Listed entries:
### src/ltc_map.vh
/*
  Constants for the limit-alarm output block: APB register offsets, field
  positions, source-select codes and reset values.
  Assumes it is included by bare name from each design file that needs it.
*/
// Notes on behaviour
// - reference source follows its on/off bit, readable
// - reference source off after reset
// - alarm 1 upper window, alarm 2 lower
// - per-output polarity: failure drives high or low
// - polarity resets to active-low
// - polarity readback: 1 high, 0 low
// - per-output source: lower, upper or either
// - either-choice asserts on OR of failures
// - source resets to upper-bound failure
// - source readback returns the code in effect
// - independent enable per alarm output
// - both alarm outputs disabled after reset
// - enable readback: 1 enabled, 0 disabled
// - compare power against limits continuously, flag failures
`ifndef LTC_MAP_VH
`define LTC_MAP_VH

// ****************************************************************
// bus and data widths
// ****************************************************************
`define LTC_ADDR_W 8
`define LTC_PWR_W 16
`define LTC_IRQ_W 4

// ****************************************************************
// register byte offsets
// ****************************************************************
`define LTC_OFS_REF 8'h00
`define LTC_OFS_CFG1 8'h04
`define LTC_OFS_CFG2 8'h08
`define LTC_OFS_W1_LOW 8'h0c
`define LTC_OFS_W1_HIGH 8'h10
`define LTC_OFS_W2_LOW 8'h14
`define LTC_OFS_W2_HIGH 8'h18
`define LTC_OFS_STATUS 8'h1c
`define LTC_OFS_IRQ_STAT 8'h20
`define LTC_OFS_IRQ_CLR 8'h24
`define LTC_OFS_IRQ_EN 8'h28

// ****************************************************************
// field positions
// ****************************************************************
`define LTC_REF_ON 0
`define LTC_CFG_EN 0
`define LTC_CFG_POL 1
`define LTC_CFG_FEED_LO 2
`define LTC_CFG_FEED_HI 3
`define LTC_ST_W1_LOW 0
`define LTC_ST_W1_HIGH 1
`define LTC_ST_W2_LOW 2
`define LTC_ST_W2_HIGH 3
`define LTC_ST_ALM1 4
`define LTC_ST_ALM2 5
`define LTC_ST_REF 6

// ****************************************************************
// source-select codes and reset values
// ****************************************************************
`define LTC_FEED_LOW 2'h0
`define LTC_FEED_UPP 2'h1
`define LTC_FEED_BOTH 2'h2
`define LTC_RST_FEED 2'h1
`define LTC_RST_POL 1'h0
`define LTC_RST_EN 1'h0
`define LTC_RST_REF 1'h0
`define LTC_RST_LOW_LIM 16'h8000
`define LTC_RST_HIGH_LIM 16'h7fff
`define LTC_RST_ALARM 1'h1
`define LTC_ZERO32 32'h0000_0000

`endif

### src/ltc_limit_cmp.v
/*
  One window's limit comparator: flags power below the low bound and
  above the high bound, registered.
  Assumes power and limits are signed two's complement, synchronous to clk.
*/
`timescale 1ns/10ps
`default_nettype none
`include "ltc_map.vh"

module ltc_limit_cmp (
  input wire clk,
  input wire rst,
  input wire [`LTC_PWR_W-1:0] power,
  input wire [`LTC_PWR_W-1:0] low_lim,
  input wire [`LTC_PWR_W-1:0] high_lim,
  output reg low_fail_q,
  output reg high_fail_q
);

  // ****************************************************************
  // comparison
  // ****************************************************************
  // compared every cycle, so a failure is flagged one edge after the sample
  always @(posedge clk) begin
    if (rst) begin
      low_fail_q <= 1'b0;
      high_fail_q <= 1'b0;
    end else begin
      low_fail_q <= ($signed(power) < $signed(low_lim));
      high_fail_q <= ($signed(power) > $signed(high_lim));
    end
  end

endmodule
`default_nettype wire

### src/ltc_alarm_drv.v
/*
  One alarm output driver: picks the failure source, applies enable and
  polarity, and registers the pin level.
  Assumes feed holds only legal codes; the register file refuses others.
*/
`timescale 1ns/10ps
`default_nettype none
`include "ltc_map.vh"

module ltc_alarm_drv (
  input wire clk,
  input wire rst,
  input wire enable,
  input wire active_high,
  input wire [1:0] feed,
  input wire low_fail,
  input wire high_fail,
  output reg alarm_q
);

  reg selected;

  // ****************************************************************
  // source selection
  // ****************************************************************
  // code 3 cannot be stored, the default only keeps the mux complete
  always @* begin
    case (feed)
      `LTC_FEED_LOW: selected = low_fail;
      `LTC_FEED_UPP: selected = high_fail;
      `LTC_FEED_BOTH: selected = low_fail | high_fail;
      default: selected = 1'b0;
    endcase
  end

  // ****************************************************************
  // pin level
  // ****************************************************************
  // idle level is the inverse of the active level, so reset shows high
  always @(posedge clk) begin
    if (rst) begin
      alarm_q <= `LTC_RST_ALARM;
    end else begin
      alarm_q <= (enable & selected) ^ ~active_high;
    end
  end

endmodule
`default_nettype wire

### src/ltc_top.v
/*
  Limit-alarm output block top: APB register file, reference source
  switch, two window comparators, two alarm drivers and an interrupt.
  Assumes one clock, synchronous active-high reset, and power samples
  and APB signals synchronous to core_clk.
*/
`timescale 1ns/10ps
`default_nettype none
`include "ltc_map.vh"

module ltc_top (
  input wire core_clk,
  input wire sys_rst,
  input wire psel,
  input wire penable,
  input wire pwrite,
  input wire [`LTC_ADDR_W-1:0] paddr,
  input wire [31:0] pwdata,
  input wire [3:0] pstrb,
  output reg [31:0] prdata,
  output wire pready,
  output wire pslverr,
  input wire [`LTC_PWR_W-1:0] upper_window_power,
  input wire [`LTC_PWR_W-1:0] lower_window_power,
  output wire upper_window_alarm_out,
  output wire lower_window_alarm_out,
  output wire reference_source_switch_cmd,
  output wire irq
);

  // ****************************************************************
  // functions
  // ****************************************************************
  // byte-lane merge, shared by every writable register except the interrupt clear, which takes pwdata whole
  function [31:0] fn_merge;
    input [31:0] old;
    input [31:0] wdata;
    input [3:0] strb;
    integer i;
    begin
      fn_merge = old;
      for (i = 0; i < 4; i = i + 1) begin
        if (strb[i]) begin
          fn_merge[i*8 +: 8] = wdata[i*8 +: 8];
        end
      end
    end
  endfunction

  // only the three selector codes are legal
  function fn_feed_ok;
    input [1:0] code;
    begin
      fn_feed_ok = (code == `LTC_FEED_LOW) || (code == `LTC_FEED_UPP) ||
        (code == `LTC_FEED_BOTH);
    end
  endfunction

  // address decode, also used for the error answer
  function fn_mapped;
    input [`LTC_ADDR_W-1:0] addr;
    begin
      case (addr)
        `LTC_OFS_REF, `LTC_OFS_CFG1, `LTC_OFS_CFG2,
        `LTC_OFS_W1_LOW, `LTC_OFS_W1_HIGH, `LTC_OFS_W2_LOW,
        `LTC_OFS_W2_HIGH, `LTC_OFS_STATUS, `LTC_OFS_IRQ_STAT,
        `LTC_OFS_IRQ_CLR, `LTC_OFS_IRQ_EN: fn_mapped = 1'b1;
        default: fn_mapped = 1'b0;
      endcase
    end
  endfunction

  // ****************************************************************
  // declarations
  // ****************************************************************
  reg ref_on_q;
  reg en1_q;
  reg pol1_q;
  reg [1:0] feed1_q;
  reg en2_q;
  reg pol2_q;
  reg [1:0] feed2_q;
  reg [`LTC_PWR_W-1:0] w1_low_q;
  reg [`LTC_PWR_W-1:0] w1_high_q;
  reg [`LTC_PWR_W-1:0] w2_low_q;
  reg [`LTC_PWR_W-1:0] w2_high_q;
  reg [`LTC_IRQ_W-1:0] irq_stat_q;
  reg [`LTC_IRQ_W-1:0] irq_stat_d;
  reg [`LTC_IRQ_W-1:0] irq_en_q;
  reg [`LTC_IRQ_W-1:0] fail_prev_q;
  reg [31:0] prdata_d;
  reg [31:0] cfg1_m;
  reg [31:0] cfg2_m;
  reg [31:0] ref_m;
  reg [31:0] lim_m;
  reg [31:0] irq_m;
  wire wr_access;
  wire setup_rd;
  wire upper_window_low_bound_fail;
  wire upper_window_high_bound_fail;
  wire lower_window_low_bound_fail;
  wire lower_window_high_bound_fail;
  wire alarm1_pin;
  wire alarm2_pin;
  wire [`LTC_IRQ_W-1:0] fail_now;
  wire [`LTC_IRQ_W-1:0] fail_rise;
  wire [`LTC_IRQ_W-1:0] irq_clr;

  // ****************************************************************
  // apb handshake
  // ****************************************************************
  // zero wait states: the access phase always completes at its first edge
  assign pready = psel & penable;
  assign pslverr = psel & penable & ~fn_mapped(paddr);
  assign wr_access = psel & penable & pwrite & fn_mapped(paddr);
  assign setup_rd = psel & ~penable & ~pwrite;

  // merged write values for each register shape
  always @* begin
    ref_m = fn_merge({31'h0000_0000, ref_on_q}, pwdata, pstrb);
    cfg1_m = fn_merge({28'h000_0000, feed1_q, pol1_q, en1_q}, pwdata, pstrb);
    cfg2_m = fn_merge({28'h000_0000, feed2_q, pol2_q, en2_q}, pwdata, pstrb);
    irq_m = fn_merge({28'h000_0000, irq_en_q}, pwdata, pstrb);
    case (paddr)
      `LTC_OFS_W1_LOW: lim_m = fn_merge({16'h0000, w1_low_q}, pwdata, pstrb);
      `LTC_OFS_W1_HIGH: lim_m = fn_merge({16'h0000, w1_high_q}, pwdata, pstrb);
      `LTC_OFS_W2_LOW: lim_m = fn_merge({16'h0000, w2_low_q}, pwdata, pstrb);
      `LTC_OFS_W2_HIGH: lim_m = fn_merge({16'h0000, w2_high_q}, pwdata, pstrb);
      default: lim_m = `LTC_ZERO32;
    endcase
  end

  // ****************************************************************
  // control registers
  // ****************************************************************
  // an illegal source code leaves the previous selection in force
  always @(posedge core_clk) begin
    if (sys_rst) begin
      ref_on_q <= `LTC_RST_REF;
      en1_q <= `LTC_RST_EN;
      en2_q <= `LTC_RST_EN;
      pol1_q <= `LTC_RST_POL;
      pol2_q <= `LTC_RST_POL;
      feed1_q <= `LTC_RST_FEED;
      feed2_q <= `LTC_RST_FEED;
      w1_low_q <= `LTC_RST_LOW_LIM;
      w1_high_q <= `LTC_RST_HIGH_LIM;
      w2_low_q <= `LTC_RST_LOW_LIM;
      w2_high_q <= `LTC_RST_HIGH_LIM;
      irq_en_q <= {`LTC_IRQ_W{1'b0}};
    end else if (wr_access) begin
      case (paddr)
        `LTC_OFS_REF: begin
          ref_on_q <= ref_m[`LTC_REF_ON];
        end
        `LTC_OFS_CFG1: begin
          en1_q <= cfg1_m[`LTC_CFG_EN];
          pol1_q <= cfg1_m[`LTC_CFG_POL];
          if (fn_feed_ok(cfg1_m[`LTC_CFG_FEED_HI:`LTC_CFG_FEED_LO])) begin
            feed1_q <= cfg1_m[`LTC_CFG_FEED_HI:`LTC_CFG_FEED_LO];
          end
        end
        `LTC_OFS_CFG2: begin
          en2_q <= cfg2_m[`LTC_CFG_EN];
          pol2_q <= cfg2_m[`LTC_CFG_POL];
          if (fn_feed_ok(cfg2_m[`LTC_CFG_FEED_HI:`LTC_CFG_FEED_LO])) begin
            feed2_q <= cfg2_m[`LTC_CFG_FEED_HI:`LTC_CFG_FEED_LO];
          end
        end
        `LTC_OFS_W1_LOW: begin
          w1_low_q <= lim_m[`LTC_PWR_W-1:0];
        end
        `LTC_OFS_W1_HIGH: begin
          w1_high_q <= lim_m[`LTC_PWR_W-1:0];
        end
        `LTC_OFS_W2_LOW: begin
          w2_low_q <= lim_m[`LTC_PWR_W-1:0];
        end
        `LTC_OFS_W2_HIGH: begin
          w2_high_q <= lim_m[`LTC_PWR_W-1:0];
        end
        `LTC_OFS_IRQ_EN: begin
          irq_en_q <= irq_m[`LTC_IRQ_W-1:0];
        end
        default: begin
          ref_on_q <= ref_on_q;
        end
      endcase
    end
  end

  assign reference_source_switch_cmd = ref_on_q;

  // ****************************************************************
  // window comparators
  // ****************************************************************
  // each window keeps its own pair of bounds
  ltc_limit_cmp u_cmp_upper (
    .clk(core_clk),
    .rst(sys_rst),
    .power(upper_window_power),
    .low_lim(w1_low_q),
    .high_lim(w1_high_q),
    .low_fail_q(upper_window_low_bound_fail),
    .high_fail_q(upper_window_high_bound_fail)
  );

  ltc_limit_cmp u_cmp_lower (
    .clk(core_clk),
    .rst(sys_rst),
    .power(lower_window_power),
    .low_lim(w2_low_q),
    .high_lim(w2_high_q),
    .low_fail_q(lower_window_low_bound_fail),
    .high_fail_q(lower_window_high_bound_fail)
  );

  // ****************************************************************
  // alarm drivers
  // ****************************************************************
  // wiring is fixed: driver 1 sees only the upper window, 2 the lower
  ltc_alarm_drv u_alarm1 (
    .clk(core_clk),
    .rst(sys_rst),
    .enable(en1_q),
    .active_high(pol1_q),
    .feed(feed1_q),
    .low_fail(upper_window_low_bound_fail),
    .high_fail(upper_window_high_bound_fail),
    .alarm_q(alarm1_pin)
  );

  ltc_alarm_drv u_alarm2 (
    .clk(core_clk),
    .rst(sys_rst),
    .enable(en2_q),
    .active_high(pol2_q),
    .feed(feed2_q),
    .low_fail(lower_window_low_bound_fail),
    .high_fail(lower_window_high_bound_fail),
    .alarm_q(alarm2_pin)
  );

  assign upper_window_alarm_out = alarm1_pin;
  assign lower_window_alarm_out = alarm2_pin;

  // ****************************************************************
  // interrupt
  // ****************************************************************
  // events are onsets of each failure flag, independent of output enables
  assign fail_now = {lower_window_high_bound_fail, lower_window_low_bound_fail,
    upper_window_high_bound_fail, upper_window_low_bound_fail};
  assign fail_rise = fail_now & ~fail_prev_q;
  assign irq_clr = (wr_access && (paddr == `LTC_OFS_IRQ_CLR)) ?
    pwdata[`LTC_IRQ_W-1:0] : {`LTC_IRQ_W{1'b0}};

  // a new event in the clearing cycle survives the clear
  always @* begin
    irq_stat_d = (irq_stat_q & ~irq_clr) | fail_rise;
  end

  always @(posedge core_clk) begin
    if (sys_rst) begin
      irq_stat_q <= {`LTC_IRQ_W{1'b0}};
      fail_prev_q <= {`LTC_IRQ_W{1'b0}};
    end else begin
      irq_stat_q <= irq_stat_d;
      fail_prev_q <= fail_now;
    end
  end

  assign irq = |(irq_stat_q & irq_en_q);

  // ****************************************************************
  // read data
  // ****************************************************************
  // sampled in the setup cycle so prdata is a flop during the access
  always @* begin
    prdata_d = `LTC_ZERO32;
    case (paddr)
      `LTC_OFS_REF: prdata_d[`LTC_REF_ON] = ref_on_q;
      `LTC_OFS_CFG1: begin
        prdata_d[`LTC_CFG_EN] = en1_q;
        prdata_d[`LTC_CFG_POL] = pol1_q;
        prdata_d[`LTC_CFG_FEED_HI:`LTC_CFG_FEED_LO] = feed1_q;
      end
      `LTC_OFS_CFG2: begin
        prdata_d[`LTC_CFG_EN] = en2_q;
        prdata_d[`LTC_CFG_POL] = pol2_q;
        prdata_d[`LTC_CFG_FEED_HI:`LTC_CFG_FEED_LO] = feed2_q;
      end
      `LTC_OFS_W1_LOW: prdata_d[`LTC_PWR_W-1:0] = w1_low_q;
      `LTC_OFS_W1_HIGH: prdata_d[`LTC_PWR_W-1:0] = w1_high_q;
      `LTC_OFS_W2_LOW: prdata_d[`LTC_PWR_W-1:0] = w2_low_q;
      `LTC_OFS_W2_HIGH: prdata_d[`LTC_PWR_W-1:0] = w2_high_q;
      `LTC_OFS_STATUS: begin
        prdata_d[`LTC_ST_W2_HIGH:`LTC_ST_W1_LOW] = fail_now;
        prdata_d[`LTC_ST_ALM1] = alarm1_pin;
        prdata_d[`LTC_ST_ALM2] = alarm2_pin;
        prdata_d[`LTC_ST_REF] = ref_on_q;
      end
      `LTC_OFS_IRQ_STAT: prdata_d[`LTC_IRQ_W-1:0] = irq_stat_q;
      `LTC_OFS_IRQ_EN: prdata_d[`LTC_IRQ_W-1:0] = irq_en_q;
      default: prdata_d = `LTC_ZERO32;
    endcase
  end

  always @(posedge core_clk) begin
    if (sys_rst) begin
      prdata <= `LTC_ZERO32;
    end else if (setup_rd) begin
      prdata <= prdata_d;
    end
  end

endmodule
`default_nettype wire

What to work on: Lines holding the word "readback" in the entries above are the ones to pull out. Copy them all.

Answer space:
// - polarity readback: 1 high, 0 low
// - source readback returns the code in effect
// - enable readback: 1 enabled, 0 disabled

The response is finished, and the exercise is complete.